A exploração trabalhista na sociedade moderna

Enviada em 28/05/2020

A Consolidação das Leis do Trabalho (CLT) definiu que o percurso diário de ofício deve ser, no máximo, 8 horas. Entretanto, é sabido que esse fator não é cumprido em todos os ramos trabalhistas. Isso é um meio que pode trazer problemas de saúde aos funcionários. Algumas empresas ou meios de trabalhos em geral, exige muito do empregador sem, ao menos, pensar no bem-estar do mesmo. Sendo assim, os pontos tratados será as consequências da exploração trabalhista, seguido de exemplos de cargos que possuem tal exploração.

Primeiramente, destaca-se que o excesso de expediente pode levar a problemas emocionais, como a síndrome de burnout que se trata de um distúrbio psíquico que pode ocasionar a depressão devido a um estado de esgotamento mental e físico, e, talvez, chegar ao suicídio. Vale mencionar, que no Japão existe um termo chamado “Karoshi” que se refere a morte por excesso de trabalho, que também pode ser chamado de síndrome da morte súbita. Sendo assim, o site “A mente é maravilhosa” publicou uma notícia sobre o tema Karoshi, nele foi relatado o caso de Matsuri Takahashi, uma mulher de 24 anos, que se atirou pela janela de sua casa. Matsuri, publicou um twitter, mencionando que dormia apenas 2 horas por dia e trabalhava 20. Ademais, o site citou: “Na década de 1980, a publicidade japonesa exaltou a abnegação dos empregados com um lema: “Você está pronto para lutar 24 horas por dia?”.” Além dos problemas emocionais há a queda de rendimento, pois, se um ser está cansado ou esgotado é previsto que sua produtividade caia, visto que sua motivação trabalhista tende a cair diante de tanta exigência.

Sendo assim, exemplos de trabalhos que não determinam horas de serviço são o de caminhoneiros e ciclistas de aplicativo. Há aqueles que trabalham cerca de 16 horas por dia ou até mais. Em uma notícia publicada no “Extra Globo” foi enunciado o seguinte: “Um motorista de caminhão que comprovou trabalhar, em média, 16 horas por dia, com intervalo de duas horas para refeições e com direito a folgas após 12 dias de trabalho, vai receber indenização de R$8 mil por danos morais.” Vale destacar que também há empresas que abusam do horário, como foi o caso de Matsuri, ela trabalhava na Dentsu. Assim, afirma-se que turnos maiores limitam os funcionários de seus momentos de lazer, como aproveitar o tempo com a família.

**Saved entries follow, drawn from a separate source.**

$ cat src/rtl/seg7_pkg.sv
// seg7_pkg: segment encodings and the hex-to-segment decode function shared
// by the seven-segment display blocks. Segment order is {a,b,c,d,e,f,g},
// a = bit 6, all active-high.
package seg7_pkg;

    localparam logic [6:0] SEG_OFF   = 7'b0000000;

    localparam logic [6:0] SEG_HEX_0 = 7'b1111110;
    localparam logic [6:0] SEG_HEX_1 = 7'b0110000;
    localparam logic [6:0] SEG_HEX_2 = 7'b1101101;
    localparam logic [6:0] SEG_HEX_3 = 7'b1111001;
    localparam logic [6:0] SEG_HEX_4 = 7'b0110011;
    localparam logic [6:0] SEG_HEX_5 = 7'b1011011;
    localparam logic [6:0] SEG_HEX_6 = 7'b1011111;
    localparam logic [6:0] SEG_HEX_7 = 7'b1110000;
    localparam logic [6:0] SEG_HEX_8 = 7'b1111111;
    localparam logic [6:0] SEG_HEX_9 = 7'b1111011;
    localparam logic [6:0] SEG_HEX_A = 7'b1110111;
    localparam logic [6:0] SEG_HEX_B = 7'b0011111;
    localparam logic [6:0] SEG_HEX_C = 7'b1001110;
    localparam logic [6:0] SEG_HEX_D = 7'b0111101;
    localparam logic [6:0] SEG_HEX_E = 7'b1001111;
    // F is shown as a dash (g only) rather than the letter.
    localparam logic [6:0] SEG_HEX_F = 7'b0000001;

    function automatic logic [6:0] hex_to_seg(input logic [3:0] nib);
        case (nib)
            4'h0:    hex_to_seg = SEG_HEX_0;
            4'h1:    hex_to_seg = SEG_HEX_1;
            4'h2:    hex_to_seg = SEG_HEX_2;
            4'h3:    hex_to_seg = SEG_HEX_3;
            4'h4:    hex_to_seg = SEG_HEX_4;
            4'h5:    hex_to_seg = SEG_HEX_5;
            4'h6:    hex_to_seg = SEG_HEX_6;
            4'h7:    hex_to_seg = SEG_HEX_7;
            4'h8:    hex_to_seg = SEG_HEX_8;
            4'h9:    hex_to_seg = SEG_HEX_9;
            4'hA:    hex_to_seg = SEG_HEX_A;
            4'hB:    hex_to_seg = SEG_HEX_B;
            4'hC:    hex_to_seg = SEG_HEX_C;
            4'hD:    hex_to_seg = SEG_HEX_D;
            4'hE:    hex_to_seg = SEG_HEX_E;
            default: hex_to_seg = SEG_HEX_F;
        endcase
    endfunction

endpackage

Por fim, poderia haver mais fiscalização nos ambientes de trabalho, com o objetivo de analisar melhor a carga horária realizada pelo funcionários. Além disso, é fundamental que os trabalhadores e até a sociedade em si, demonstrem suas posições em relação aos empregos exercidos, e, se possível, buscar conversar com psicólogos caso sinta necessidade.